▶ [What you are asked to do] From the line with "localparam int PA_W" through the line with "(ALPHA_W+1)'(1 << ALPHA_W)", repeat the entries verbatim, both end lines included, and add nothing.

▶ [Data to use]
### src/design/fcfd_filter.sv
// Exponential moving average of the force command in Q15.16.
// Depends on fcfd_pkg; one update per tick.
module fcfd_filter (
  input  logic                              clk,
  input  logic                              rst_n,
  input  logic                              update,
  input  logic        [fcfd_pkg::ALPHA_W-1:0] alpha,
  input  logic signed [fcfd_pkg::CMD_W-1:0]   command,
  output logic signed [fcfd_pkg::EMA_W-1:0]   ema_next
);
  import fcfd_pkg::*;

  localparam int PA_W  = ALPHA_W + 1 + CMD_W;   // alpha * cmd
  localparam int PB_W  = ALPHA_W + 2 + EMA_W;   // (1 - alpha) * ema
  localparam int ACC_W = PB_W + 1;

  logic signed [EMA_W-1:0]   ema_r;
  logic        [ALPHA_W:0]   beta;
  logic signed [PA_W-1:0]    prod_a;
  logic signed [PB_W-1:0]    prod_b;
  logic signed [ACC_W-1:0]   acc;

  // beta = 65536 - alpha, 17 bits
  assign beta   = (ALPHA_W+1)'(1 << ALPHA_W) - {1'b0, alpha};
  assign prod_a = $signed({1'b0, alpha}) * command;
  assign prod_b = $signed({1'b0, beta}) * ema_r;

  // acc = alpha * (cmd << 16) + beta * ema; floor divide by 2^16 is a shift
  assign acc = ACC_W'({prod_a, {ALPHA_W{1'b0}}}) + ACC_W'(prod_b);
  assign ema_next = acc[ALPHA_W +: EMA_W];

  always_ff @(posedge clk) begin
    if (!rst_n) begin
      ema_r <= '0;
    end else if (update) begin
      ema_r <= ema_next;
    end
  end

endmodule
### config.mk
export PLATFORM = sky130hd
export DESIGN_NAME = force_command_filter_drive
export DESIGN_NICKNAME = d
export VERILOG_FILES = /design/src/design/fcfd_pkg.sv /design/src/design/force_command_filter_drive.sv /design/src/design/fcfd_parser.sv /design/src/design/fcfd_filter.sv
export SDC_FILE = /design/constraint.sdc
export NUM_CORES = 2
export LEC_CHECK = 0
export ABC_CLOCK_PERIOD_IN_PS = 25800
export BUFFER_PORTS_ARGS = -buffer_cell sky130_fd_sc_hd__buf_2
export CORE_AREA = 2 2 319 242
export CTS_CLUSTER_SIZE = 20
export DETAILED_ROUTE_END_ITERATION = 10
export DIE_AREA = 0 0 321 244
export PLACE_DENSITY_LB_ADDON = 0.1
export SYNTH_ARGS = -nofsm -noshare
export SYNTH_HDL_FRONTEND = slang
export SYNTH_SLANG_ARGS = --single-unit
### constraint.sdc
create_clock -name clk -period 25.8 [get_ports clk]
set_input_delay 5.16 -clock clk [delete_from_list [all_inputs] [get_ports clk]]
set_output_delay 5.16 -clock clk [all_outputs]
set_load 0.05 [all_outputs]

...

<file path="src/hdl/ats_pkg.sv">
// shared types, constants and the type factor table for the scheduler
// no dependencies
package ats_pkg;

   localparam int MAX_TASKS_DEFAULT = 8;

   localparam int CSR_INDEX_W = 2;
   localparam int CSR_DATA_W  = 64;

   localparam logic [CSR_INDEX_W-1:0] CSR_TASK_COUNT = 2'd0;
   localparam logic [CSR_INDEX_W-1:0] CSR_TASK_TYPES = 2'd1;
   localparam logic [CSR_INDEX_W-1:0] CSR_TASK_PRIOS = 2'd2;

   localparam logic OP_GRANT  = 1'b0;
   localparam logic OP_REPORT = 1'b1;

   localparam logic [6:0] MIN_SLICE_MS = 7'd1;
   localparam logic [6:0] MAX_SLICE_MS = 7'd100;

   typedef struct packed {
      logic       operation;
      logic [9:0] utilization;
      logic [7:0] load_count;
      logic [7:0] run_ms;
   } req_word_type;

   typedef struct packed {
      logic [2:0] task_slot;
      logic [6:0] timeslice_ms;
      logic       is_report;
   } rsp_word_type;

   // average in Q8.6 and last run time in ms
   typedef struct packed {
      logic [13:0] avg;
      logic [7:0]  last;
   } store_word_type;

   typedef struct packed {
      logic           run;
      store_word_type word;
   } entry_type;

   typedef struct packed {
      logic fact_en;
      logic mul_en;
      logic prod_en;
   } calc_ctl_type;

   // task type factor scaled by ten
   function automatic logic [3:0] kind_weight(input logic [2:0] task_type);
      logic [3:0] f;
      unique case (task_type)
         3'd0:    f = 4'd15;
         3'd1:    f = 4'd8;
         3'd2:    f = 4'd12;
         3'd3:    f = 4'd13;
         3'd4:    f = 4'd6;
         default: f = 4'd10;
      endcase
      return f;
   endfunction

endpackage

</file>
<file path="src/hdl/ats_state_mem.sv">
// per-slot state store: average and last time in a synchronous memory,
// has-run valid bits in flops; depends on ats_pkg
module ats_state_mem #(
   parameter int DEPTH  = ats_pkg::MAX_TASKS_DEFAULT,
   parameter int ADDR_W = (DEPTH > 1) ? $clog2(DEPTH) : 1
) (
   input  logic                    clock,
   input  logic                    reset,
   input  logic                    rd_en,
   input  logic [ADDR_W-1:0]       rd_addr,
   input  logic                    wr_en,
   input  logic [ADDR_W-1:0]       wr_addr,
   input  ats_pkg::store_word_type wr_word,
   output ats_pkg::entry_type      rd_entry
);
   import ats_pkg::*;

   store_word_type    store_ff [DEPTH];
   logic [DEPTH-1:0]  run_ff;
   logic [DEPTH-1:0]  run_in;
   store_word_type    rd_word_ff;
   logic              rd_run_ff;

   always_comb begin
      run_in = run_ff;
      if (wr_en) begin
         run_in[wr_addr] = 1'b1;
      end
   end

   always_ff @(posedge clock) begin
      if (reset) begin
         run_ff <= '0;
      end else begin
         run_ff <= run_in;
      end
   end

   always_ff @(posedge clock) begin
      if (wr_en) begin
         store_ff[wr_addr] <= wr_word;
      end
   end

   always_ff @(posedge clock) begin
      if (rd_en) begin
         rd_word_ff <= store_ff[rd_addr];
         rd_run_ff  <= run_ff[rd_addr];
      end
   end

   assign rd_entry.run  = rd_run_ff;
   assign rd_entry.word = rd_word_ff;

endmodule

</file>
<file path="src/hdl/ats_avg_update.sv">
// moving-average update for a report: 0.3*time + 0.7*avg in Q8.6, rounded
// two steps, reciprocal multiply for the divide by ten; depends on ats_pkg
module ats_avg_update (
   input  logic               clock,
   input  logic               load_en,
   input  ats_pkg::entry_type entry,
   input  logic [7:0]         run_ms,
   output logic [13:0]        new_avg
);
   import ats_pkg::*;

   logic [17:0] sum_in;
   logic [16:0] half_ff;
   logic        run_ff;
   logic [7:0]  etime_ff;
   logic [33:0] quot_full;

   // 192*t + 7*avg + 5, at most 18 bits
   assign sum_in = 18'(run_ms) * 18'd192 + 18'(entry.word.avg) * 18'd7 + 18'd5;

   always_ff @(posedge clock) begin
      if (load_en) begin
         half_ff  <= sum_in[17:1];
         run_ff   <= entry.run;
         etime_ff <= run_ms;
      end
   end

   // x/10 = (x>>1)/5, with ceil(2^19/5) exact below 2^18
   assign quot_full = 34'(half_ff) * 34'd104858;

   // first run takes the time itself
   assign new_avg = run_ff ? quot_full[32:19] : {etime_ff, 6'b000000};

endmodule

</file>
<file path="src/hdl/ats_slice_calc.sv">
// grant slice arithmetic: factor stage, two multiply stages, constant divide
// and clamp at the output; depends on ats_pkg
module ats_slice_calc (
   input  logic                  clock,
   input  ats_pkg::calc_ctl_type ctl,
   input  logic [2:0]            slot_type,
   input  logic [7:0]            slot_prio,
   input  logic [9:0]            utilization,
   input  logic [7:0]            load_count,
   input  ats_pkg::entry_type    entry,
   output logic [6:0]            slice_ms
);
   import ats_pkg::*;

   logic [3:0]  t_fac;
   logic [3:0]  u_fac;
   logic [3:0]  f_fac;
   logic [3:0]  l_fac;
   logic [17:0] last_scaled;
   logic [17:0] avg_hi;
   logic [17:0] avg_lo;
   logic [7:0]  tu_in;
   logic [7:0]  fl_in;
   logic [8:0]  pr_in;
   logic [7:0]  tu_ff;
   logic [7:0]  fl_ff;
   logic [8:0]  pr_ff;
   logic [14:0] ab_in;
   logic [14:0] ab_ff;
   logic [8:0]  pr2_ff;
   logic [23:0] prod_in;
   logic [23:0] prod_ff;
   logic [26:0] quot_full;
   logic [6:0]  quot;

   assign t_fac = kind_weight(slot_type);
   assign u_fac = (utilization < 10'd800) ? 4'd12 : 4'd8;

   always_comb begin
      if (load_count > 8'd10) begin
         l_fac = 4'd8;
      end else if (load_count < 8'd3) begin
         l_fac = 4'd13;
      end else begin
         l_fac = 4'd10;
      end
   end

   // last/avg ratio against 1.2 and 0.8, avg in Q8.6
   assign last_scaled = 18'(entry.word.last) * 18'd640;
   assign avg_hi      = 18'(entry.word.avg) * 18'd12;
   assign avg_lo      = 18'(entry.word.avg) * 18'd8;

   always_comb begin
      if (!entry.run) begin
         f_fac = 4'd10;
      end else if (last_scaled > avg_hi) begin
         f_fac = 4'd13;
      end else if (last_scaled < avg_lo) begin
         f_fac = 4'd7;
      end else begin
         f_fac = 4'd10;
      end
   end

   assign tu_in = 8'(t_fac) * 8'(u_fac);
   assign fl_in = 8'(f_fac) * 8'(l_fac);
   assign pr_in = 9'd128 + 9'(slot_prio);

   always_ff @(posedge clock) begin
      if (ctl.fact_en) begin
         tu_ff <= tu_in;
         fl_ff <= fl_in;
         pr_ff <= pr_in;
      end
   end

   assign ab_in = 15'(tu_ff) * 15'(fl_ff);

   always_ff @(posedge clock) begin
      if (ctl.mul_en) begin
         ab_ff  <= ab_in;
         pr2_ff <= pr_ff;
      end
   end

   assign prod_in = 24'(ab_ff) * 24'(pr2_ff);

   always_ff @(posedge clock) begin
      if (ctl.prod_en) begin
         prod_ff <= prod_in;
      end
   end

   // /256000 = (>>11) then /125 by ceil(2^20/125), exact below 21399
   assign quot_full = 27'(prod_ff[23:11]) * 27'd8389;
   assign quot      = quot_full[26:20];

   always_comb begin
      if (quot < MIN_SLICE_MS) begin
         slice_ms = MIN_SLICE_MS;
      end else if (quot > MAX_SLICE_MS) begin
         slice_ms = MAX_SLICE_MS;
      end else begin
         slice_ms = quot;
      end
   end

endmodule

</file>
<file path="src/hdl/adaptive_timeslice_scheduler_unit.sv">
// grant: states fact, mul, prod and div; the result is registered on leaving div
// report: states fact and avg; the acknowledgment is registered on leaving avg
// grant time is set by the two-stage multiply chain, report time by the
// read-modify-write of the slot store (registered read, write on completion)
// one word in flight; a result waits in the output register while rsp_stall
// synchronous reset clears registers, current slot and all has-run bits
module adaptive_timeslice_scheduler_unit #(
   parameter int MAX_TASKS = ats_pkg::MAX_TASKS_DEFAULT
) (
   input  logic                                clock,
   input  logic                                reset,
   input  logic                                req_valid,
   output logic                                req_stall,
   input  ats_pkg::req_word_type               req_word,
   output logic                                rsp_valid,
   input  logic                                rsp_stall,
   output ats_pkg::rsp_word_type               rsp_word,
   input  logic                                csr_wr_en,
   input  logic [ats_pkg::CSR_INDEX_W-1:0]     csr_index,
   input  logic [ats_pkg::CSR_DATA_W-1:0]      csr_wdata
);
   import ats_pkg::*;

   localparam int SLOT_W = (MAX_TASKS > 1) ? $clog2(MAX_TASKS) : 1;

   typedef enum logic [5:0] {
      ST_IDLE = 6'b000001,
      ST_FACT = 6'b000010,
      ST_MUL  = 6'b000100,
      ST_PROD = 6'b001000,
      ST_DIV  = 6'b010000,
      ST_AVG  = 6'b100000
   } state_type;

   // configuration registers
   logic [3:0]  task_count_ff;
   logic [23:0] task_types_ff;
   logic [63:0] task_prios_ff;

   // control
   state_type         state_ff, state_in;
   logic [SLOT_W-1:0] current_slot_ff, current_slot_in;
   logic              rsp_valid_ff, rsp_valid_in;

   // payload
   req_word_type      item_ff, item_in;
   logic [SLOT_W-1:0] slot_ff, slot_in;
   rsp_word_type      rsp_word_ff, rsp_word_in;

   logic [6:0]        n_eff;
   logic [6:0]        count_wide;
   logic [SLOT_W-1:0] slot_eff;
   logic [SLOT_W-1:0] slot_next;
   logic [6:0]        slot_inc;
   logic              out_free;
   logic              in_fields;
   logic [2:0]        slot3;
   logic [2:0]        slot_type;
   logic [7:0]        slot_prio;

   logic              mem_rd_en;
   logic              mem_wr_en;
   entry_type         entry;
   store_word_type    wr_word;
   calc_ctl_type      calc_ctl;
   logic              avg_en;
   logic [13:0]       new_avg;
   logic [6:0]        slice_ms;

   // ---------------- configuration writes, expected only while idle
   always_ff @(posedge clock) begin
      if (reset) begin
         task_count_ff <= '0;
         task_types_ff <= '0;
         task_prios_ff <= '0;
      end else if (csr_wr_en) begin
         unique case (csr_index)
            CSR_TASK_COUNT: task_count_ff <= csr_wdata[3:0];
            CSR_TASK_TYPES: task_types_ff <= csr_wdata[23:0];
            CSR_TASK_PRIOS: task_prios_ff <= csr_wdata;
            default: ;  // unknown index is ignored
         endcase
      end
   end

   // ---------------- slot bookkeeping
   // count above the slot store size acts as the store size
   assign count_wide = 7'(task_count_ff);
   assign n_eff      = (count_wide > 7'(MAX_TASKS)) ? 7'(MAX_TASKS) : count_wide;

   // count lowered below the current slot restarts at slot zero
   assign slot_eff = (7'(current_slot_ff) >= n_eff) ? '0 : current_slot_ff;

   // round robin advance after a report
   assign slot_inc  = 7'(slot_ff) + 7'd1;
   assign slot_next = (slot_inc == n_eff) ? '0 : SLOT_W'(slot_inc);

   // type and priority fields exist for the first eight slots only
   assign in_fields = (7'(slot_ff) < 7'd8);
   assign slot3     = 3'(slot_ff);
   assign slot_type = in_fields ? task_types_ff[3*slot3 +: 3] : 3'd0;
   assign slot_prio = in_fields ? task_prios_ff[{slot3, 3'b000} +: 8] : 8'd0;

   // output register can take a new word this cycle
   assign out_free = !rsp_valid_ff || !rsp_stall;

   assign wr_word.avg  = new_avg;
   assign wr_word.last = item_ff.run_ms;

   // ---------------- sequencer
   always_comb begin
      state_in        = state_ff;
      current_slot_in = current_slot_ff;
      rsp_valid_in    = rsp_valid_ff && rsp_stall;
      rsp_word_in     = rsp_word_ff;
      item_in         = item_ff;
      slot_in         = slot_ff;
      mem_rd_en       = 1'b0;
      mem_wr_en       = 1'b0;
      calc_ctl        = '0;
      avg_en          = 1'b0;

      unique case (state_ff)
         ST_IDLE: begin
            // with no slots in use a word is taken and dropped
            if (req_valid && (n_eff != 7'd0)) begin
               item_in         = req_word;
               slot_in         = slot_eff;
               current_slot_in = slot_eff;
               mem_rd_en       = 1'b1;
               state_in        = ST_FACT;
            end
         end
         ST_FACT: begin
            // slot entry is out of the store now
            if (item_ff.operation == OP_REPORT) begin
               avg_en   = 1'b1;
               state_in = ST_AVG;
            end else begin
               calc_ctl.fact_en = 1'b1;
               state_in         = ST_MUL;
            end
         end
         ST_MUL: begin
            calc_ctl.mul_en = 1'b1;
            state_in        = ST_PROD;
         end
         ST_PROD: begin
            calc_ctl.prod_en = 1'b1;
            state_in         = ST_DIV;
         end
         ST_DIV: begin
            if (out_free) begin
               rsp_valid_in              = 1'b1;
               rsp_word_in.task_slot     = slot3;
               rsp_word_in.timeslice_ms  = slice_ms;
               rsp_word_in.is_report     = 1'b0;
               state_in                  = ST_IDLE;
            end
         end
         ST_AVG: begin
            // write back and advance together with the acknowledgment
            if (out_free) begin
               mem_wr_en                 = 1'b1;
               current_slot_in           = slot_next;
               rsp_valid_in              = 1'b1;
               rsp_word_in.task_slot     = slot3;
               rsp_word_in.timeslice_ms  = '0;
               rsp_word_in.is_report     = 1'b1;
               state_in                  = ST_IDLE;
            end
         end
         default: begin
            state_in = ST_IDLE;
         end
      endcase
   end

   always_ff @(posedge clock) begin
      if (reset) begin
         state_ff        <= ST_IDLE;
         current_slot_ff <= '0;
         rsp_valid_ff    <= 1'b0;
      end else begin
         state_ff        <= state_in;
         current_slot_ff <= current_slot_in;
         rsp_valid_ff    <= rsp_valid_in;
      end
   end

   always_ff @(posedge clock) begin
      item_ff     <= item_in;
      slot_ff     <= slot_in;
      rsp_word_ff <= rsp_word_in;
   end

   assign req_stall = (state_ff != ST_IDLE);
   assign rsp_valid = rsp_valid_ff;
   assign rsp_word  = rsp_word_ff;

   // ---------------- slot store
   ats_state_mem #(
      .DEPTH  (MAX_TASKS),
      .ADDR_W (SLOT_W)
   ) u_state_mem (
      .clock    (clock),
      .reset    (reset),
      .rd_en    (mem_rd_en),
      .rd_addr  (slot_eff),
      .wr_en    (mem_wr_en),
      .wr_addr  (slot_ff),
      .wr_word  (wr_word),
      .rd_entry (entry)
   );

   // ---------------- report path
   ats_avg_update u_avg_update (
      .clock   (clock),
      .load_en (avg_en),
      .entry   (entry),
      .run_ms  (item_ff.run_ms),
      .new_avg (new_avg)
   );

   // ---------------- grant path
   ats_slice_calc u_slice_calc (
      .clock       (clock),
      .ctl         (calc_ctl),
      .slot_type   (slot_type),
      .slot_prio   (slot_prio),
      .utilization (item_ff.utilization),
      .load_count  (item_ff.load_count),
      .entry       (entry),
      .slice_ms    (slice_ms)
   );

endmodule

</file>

▶ [Answer box]
  localparam int PA_W  = ALPHA_W + 1 + CMD_W;   // alpha * cmd
  localparam int PB_W  = ALPHA_W + 2 + EMA_W;   // (1 - alpha) * ema
  localparam int ACC_W = PB_W + 1;

  logic signed [EMA_W-1:0]   ema_r;
  logic        [ALPHA_W:0]   beta;
  logic signed [PA_W-1:0]    prod_a;
  logic signed [PB_W-1:0]    prod_b;
  logic signed [ACC_W-1:0]   acc;

  // beta = 65536 - alpha, 17 bits
  assign beta   = (ALPHA_W+1)'(1 << ALPHA_W) - {1'b0, alpha};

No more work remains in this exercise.